Administration of the compounds or compositions of the present invention may be by any suitable method, such as intravenous infusion, oral preparations, and intraperitoneal and intravenous administration. We prefer that infusion times of up to 24 hours are used, more preferably 1-12 hours, with 1-6 hours most preferred. Short infusion times which allow treatment to be carried out without an overnight stay in hospital are especially desirable. However, infusion may be 12 to 24 hours or even longer if required. Infusion may be carried out at suitable intervals of say 1 to 4 weeks. Pharmaceutical compositions containing compounds of the invention may be delivered by liposome or nanosphere encapsulation, in sustained release formulations or by other standard delivery means.

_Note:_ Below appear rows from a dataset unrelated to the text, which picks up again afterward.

$ cat src/hw/l2_line_buf.sv
// Single line buffer for one core port
module l2_line_buf
    import l2_pkg::*;
#(
    parameter type word_t = iword_t
) (
    input  logic  clk,
    input  logic  rst_n,
    input  logic  load_i,
    input  addr_t load_addr_i,
    input  line_t load_line_i,
    input  addr_t addr_i,
    output logic  hit_o,
    output word_t word_o,
    output line_t line_o
);

    localparam int WORD_W   = $bits(word_t);
    localparam int WORD_LSB = $clog2(WORD_W / 8);

    logic                     valid_q;
    logic [ADDR_W-1:OFFS_W]   line_addr_q;
    line_t                    line_q;
    logic [OFFS_W-1:WORD_LSB] word_idx;

    always_ff @(posedge clk) begin
        if (!rst_n) begin
            valid_q <= 1'b0;
        end else if (load_i) begin
            valid_q <= 1'b1;
        end
    end

    always_ff @(posedge clk) begin
        if (load_i) begin
            line_addr_q <= load_addr_i[ADDR_W-1:OFFS_W];
            line_q      <= load_line_i;
        end
    end

    assign hit_o    = valid_q && line_addr_q == addr_i[ADDR_W-1:OFFS_W];
    assign word_idx = addr_i[OFFS_W-1:WORD_LSB];
    // Zero when the buffer does not hold the addressed line
    assign word_o   = hit_o ? line_q[int'(word_idx) * WORD_W +: WORD_W] : '0;
    assign line_o   = line_q;

endmodule
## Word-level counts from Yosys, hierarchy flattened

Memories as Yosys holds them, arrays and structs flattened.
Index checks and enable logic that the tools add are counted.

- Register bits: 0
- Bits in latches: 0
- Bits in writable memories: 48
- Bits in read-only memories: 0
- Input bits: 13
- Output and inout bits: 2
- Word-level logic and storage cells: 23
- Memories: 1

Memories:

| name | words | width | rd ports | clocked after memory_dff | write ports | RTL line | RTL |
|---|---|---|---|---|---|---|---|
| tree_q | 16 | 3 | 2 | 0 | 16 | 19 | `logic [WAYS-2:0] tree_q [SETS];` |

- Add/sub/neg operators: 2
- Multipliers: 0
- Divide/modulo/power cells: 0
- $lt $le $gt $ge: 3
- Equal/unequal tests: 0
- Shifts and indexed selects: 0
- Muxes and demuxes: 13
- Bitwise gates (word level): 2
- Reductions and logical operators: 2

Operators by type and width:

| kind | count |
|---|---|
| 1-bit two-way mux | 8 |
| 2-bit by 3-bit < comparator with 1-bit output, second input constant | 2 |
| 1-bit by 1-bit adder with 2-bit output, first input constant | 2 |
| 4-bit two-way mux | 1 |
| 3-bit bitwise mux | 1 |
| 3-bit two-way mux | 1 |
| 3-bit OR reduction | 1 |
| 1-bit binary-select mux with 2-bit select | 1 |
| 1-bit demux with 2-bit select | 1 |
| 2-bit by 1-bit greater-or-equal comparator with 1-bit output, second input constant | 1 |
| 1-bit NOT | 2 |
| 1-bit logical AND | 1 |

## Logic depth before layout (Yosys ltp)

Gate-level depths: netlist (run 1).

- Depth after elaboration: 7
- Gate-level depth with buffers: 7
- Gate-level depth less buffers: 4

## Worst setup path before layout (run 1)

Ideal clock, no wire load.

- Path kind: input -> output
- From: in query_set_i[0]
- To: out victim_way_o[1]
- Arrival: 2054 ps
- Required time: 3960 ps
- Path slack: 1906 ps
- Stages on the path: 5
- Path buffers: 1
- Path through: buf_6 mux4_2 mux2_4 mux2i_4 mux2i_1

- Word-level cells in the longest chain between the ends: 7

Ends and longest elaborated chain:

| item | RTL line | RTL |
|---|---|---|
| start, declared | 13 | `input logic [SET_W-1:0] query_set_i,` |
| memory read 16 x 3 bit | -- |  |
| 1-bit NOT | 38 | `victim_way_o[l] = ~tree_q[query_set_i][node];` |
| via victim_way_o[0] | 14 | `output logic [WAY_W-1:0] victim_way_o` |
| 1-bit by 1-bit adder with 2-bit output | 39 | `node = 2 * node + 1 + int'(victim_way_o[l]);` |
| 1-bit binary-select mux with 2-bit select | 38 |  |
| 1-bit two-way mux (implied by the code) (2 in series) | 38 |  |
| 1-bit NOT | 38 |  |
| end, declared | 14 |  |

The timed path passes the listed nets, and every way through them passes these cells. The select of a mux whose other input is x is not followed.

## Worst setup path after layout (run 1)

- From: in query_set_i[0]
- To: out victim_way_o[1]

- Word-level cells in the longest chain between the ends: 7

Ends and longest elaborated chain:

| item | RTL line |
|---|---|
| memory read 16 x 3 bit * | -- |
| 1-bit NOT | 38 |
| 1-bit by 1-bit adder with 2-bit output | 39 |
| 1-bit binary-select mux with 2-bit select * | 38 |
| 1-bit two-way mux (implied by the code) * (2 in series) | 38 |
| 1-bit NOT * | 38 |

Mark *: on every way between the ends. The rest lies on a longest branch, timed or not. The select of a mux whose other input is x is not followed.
==> src/hw/l2_pkg.sv <==
// L2 cache shared types
package l2_pkg;

    localparam int ADDR_W     = 32;
    localparam int LINE_BYTES = 16;
    localparam int OFFS_W     = $clog2(LINE_BYTES);
    localparam int LINE_W     = LINE_BYTES * 8;

    typedef logic [ADDR_W-1:0] addr_t;
    typedef logic [LINE_W-1:0] line_t;
    typedef logic [31:0]       iword_t;

    // Data accesses are 8-byte aligned
    typedef logic [63:0]       dword_t;

    typedef enum logic [2:0] {
        READY,
        FETCH_I,
        LOAD_I,
        FETCH_D,
        LOAD_D,
        WRITE
    } l2_state_e;

endpackage

==> src/hw/l2_ctrl.sv <==
// L2 cache controller
module l2_ctrl
    import l2_pkg::*;
#(
    parameter int  SETS  = 16,
    parameter int  WAYS  = 4,
    localparam int SET_W = $clog2(SETS),
    localparam int WAY_W = $clog2(WAYS),
    localparam int TAG_W = ADDR_W - SET_W - OFFS_W,
    localparam int IDX_W = SET_W + WAY_W
) (
    input  logic             clk,
    input  logic             rst_n,
    input  logic             i_rd_i,
    input  addr_t            i_addr_i,
    input  logic             d_rd_i,
    input  logic             d_wr_i,
    input  addr_t            d_addr_i,
    input  dword_t           d_wdata_i,
    input  logic             i_buf_hit_i,
    input  logic             d_buf_hit_i,
    input  logic             i_tag_hit_i,
    input  logic [WAY_W-1:0] i_hit_way_i,
    input  logic             d_tag_hit_i,
    input  logic [WAY_W-1:0] d_hit_way_i,
    input  logic [WAY_W-1:0] victim_way_i,
    input  logic             mem_dv_i,
    input  line_t            mem_rdata_i,
    input  line_t            rd_line_i,
    input  line_t            d_buf_line_i,
    output logic             stall_o,
    output addr_t            mem_addr_o,
    output logic             mem_rd_o,
    output logic             mem_wr_o,
    output line_t            mem_wdata_o,
    output logic             arr_rd_en_o,
    output logic [IDX_W-1:0] arr_rd_idx_o,
    output logic             arr_wr_en_o,
    output logic [SET_W-1:0] arr_wr_set_o,
    output logic [WAY_W-1:0] arr_wr_way_o,
    output line_t            arr_wr_line_o,
    output logic             tag_wr_en_o,
    output logic [SET_W-1:0] tag_wr_set_o,
    output logic [WAY_W-1:0] tag_wr_way_o,
    output logic [TAG_W-1:0] tag_wr_tag_o,
    output logic             lru_touch_o,
    output logic [SET_W-1:0] lru_set_o,
    output logic [WAY_W-1:0] lru_way_o,
    output logic             i_buf_load_o,
    output logic             d_buf_load_o,
    output line_t            buf_line_o,
    output addr_t            buf_addr_o
);

    localparam int DWORD_W  = $bits(dword_t);
    localparam int DWORD_LSB = $clog2(DWORD_W / 8);

    l2_state_e        state_q;
    l2_state_e        state_d;
    logic             wr_done_q;
    logic [WAY_W-1:0] way_q;

    logic             i_miss;
    logic             d_rd_miss;
    logic             d_wr_pend;
    logic             use_i;
    logic             go;
    logic             tag_hit;
    logic             fetch;
    logic             fill;
    logic [WAY_W-1:0] hit_way;
    logic [WAY_W-1:0] sel_way;
    addr_t            act_addr;
    addr_t            line_addr;
    logic [SET_W-1:0] act_set;
    line_t            merged;

    assign i_miss    = i_rd_i && !i_buf_hit_i;
    assign d_rd_miss = d_rd_i && !d_buf_hit_i;
    // A write stays pending until the cycle after WRITE
    assign d_wr_pend = d_wr_i && !wr_done_q;
    assign stall_o   = d_rd_miss || d_wr_pend;

    // Instruction misses win arbitration in READY
    assign use_i     = (state_q == READY) ? i_miss
                     : (state_q == FETCH_I || state_q == LOAD_I);
    assign go        = state_q == READY && (i_miss || d_rd_miss || d_wr_pend);
    assign act_addr  = use_i ? i_addr_i : d_addr_i;
    assign line_addr = {act_addr[ADDR_W-1:OFFS_W], {OFFS_W{1'b0}}};
    assign act_set   = act_addr[OFFS_W +: SET_W];
    assign tag_hit   = use_i ? i_tag_hit_i : d_tag_hit_i;
    assign hit_way   = use_i ? i_hit_way_i : d_hit_way_i;
    assign sel_way   = tag_hit ? hit_way : victim_way_i;
    assign fetch     = state_q == FETCH_I || state_q == FETCH_D;
    assign fill      = fetch && mem_dv_i;

    // Pending data word merged into the buffered line
    always_comb begin
        merged = d_buf_line_i;
        merged[int'(d_addr_i[OFFS_W-1:DWORD_LSB]) * DWORD_W +: DWORD_W] = d_wdata_i;
    end

    always_comb begin
        state_d = state_q;
        case (state_q)
            READY: begin
                if (i_miss) begin
                    state_d = i_tag_hit_i ? LOAD_I : FETCH_I;
                end else if (d_rd_miss || d_wr_pend) begin
                    state_d = d_tag_hit_i ? LOAD_D : FETCH_D;
                end
            end
            FETCH_I: begin
                if (mem_dv_i) begin
                    state_d = READY;
                end
            end
            FETCH_D: begin
                if (mem_dv_i) begin
                    state_d = d_wr_i ? WRITE : READY;
                end
            end
            LOAD_I:  state_d = READY;
            LOAD_D:  state_d = d_wr_i ? WRITE : READY;
            default: state_d = READY;
        endcase
    end

    always_ff @(posedge clk) begin
        if (!rst_n) begin
            state_q   <= READY;
            wr_done_q <= 1'b0;
        end else begin
            state_q   <= state_d;
            wr_done_q <= state_q == WRITE;
        end
    end

    // Way chosen at lookup, kept for the fill and the merge
    always_ff @(posedge clk) begin
        if (go) begin
            way_q <= sel_way;
        end
    end

    assign mem_addr_o    = line_addr;
    assign mem_rd_o      = fetch;
    assign mem_wr_o      = state_q == WRITE;
    assign mem_wdata_o   = merged;

    // Hit lookups read the array while still in READY
    assign arr_rd_en_o   = go && tag_hit;
    assign arr_rd_idx_o  = {act_set, hit_way};
    assign arr_wr_en_o   = fill || state_q == WRITE;
    assign arr_wr_set_o  = act_set;
    assign arr_wr_way_o  = way_q;
    assign arr_wr_line_o = (state_q == WRITE) ? merged : mem_rdata_i;

    assign tag_wr_en_o   = fill;
    assign tag_wr_set_o  = act_set;
    assign tag_wr_way_o  = way_q;
    assign tag_wr_tag_o  = act_addr[ADDR_W-1 -: TAG_W];

    assign lru_touch_o   = go;
    assign lru_set_o     = act_set;
    assign lru_way_o     = sel_way;

    // The instruction copy takes the merged line too, so it never goes stale
    assign i_buf_load_o  = (fill && state_q == FETCH_I) || state_q == LOAD_I
                         || state_q == WRITE;
    assign d_buf_load_o  = (fill && state_q == FETCH_D) || state_q == LOAD_D
                         || state_q == WRITE;
    assign buf_line_o    = (state_q == WRITE) ? merged : fetch ? mem_rdata_i : rd_line_i;
    assign buf_addr_o    = line_addr;

endmodule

The correct dosage of the compounds will vary according to the particular formulation, the mode of application, and the particular situs, host and tumour being treated. Other factors like age, body weight, sex, diet, time of administration, rate of excretion, condition of the host, drug combinations, reaction sensitivities and severity of the disease shall be taken into account. Administration can be carried out continuously or periodically within the maximum tolerated dose.

As used herein, the terms “treat”, “treating” and “treatment” include the eradication, removal, modification, or control of a tumor or primary, regional, or metastatic cancer cells or tissue and the minimization or delay of the spread of cancer.

The compounds of the invention have anticancer activity against several cancers types which include, but are not limited to, lung cancer, colon cancer, and breast cancer.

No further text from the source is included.